WORK ORDER:
Given the material below, output exactly the lines from the line with "cell type / netlist / routed" to the line with "localparam int PAYLOAD_BITS = 32;", both ends included, and no other lines.

GIVEN ENTRIES:
..........
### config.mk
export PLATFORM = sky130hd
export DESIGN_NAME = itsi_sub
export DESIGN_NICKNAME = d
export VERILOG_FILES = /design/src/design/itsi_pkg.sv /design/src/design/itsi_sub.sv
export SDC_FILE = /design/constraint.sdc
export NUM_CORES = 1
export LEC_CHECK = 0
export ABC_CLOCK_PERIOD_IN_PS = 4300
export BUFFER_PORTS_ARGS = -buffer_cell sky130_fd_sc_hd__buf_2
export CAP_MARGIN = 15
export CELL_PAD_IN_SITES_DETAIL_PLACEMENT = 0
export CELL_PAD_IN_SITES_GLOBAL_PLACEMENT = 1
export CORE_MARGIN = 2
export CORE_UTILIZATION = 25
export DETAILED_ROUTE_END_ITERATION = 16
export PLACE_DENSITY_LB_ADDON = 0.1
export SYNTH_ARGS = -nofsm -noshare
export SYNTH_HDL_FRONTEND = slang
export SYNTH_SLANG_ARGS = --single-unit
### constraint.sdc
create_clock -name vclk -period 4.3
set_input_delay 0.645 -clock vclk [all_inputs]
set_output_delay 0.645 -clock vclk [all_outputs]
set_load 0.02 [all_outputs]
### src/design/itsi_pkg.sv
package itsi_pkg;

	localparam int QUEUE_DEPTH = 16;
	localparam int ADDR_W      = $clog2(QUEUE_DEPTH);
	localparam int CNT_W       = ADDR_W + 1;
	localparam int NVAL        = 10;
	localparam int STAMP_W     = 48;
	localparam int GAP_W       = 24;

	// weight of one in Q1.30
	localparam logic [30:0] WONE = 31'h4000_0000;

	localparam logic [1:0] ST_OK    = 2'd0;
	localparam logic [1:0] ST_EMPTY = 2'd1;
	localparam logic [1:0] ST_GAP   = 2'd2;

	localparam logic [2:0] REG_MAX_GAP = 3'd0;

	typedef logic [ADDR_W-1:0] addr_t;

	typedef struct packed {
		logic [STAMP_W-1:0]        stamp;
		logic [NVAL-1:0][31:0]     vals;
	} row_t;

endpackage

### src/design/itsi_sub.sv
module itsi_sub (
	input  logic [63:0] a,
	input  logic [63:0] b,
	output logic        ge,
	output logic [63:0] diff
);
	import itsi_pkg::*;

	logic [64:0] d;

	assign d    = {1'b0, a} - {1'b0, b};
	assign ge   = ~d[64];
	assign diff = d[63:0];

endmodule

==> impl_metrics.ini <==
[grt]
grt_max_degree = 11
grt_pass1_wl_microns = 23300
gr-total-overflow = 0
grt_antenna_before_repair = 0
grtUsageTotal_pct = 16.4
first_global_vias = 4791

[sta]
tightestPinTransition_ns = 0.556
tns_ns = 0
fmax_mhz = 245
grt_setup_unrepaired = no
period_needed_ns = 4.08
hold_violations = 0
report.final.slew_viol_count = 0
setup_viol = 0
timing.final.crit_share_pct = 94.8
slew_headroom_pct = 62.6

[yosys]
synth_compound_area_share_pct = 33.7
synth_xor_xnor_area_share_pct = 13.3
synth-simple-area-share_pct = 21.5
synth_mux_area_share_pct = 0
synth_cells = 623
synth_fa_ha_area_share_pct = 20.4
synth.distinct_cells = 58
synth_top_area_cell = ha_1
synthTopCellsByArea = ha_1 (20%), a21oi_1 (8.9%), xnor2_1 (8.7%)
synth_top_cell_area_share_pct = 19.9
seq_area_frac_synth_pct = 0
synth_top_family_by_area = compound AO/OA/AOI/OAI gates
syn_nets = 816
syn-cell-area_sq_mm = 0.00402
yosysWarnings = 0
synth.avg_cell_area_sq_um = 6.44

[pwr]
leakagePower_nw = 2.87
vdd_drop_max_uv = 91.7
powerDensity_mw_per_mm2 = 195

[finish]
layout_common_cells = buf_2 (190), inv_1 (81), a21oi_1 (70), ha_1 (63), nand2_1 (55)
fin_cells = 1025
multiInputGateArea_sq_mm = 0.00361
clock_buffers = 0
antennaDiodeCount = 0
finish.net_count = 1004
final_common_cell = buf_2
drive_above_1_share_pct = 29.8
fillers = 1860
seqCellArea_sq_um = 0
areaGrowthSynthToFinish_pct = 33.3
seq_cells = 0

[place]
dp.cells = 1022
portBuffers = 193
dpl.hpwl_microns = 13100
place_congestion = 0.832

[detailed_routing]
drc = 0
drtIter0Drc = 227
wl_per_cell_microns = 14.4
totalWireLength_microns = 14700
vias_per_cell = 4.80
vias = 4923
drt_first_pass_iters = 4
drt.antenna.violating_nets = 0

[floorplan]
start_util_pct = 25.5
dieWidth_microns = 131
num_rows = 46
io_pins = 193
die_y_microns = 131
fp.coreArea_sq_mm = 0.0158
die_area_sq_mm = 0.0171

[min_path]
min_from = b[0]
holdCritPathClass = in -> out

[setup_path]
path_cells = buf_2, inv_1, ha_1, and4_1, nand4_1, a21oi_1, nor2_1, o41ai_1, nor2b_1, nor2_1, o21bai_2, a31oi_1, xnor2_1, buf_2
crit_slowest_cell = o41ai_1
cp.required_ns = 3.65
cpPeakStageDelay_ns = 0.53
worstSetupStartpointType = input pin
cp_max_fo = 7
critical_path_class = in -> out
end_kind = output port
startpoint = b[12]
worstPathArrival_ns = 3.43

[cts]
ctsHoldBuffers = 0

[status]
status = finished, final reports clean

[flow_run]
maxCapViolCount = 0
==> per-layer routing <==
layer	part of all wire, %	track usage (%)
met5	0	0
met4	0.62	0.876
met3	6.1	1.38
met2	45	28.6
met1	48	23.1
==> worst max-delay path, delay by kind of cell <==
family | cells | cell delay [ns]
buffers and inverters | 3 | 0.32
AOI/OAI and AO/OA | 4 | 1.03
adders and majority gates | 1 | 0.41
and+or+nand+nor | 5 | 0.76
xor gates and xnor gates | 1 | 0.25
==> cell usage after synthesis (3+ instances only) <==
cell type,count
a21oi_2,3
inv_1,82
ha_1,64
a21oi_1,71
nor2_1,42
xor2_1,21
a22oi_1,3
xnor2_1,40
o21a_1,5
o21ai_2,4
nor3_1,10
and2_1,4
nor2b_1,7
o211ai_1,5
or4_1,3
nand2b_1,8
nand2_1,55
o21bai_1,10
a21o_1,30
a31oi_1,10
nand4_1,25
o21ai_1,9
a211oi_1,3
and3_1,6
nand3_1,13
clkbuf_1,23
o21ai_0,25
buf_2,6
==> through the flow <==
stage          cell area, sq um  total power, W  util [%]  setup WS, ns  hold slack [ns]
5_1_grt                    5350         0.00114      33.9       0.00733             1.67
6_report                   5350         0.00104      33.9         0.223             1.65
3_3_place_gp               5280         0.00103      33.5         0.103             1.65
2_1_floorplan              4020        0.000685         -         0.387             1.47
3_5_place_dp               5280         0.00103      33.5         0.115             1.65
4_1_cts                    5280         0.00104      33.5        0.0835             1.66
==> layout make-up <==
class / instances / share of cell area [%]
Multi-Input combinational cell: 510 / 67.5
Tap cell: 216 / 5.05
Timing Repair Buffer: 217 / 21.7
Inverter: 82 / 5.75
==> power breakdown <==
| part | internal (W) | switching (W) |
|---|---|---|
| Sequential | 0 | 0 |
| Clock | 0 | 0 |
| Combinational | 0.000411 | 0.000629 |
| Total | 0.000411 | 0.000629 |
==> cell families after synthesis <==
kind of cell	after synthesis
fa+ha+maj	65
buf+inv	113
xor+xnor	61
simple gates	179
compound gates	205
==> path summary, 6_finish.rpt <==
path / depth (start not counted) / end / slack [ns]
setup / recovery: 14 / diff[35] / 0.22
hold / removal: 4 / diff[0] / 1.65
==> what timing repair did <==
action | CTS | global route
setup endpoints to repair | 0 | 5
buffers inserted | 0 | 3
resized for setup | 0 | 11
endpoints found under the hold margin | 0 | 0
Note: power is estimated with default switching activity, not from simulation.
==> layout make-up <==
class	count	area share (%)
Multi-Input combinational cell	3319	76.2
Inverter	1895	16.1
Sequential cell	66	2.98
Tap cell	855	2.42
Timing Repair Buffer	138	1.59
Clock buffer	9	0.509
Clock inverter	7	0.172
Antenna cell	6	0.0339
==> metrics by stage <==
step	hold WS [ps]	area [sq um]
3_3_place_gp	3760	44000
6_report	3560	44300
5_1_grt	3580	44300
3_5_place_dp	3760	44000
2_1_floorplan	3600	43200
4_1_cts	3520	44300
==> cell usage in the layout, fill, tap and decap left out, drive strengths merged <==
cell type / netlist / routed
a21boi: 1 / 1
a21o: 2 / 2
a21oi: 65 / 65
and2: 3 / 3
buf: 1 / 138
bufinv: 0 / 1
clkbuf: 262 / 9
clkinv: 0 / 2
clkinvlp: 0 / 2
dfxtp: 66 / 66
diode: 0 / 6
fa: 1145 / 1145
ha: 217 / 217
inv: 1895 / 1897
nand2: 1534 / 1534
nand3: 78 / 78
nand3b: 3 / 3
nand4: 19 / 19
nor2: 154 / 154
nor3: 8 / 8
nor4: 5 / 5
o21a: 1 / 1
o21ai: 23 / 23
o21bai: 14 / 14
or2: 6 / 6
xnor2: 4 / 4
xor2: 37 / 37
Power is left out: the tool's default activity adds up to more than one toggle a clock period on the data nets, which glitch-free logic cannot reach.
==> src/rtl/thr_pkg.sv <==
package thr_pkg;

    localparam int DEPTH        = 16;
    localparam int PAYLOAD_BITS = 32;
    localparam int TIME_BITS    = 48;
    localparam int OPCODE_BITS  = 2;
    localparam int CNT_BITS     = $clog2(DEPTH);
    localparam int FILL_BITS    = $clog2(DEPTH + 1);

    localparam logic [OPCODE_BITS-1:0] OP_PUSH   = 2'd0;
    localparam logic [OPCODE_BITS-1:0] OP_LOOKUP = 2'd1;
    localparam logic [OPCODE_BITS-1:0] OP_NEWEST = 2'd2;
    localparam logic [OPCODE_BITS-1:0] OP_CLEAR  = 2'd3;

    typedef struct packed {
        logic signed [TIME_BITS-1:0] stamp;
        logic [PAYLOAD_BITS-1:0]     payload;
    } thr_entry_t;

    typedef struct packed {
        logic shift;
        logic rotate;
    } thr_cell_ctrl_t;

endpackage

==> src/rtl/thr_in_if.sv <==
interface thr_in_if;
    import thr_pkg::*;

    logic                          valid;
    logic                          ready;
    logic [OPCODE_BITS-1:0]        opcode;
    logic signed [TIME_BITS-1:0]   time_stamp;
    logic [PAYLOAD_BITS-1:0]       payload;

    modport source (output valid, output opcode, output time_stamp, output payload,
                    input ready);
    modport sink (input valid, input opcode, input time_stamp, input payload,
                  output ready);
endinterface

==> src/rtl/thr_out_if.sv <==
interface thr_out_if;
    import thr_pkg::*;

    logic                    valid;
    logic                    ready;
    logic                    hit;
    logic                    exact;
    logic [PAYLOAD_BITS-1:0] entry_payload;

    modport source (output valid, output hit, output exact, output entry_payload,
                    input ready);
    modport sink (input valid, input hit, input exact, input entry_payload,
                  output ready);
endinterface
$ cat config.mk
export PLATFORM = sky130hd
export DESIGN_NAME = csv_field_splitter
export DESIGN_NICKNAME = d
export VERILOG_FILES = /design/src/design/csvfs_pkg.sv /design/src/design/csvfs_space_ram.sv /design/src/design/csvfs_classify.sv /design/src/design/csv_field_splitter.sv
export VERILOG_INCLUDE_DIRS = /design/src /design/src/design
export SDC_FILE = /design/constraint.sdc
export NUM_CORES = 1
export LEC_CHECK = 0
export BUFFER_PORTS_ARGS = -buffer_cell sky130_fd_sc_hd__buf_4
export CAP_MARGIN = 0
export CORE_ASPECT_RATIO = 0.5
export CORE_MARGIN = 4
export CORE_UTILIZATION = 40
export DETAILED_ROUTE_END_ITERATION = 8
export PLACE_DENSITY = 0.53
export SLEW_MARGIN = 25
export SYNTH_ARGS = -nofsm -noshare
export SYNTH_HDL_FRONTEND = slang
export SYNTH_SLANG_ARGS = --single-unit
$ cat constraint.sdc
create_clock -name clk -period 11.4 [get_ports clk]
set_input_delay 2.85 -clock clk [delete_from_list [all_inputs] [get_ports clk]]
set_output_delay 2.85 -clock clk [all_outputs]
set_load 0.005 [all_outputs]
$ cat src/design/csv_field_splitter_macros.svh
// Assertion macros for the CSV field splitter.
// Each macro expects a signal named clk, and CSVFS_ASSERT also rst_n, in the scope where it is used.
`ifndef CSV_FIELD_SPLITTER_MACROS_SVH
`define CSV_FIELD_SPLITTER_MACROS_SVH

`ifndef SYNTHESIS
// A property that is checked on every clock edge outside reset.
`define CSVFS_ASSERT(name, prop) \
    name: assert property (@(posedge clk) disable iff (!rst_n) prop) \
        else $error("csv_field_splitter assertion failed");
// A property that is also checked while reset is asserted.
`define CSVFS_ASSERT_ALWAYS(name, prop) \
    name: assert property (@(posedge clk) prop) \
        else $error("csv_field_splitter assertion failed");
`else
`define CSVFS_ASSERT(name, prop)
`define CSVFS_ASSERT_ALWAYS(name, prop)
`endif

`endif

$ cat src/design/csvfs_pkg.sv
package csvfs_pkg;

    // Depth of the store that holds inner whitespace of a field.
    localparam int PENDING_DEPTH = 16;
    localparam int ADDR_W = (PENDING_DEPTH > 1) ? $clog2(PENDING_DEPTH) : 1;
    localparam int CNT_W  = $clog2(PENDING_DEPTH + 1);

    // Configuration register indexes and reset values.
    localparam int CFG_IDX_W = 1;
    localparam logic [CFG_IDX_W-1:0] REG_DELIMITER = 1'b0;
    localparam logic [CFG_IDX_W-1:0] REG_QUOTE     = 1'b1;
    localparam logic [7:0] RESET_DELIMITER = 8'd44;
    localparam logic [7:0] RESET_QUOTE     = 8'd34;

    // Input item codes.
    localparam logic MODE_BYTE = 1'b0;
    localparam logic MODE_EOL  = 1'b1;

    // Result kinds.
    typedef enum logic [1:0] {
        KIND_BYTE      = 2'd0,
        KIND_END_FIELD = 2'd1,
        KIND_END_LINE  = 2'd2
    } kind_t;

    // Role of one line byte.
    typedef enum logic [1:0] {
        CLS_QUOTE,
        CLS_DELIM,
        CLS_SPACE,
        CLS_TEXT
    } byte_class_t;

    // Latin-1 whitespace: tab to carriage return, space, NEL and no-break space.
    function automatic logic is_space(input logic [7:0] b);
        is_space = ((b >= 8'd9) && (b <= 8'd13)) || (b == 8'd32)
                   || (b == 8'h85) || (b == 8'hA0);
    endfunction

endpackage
..........
FINISHED TASK:
cell type / netlist / routed
a21boi: 1 / 1
a21o: 2 / 2
a21oi: 65 / 65
and2: 3 / 3
buf: 1 / 138
bufinv: 0 / 1
clkbuf: 262 / 9
clkinv: 0 / 2
clkinvlp: 0 / 2
dfxtp: 66 / 66
diode: 0 / 6
fa: 1145 / 1145
ha: 217 / 217
inv: 1895 / 1897
nand2: 1534 / 1534
nand3: 78 / 78
nand3b: 3 / 3
nand4: 19 / 19
nor2: 154 / 154
nor3: 8 / 8
nor4: 5 / 5
o21a: 1 / 1
o21ai: 23 / 23
o21bai: 14 / 14
or2: 6 / 6
xnor2: 4 / 4
xor2: 37 / 37
Power is left out: the tool's default activity adds up to more than one toggle a clock period on the data nets, which glitch-free logic cannot reach.
==> src/rtl/thr_pkg.sv <==
package thr_pkg;

    localparam int DEPTH        = 16;
    localparam int PAYLOAD_BITS = 32;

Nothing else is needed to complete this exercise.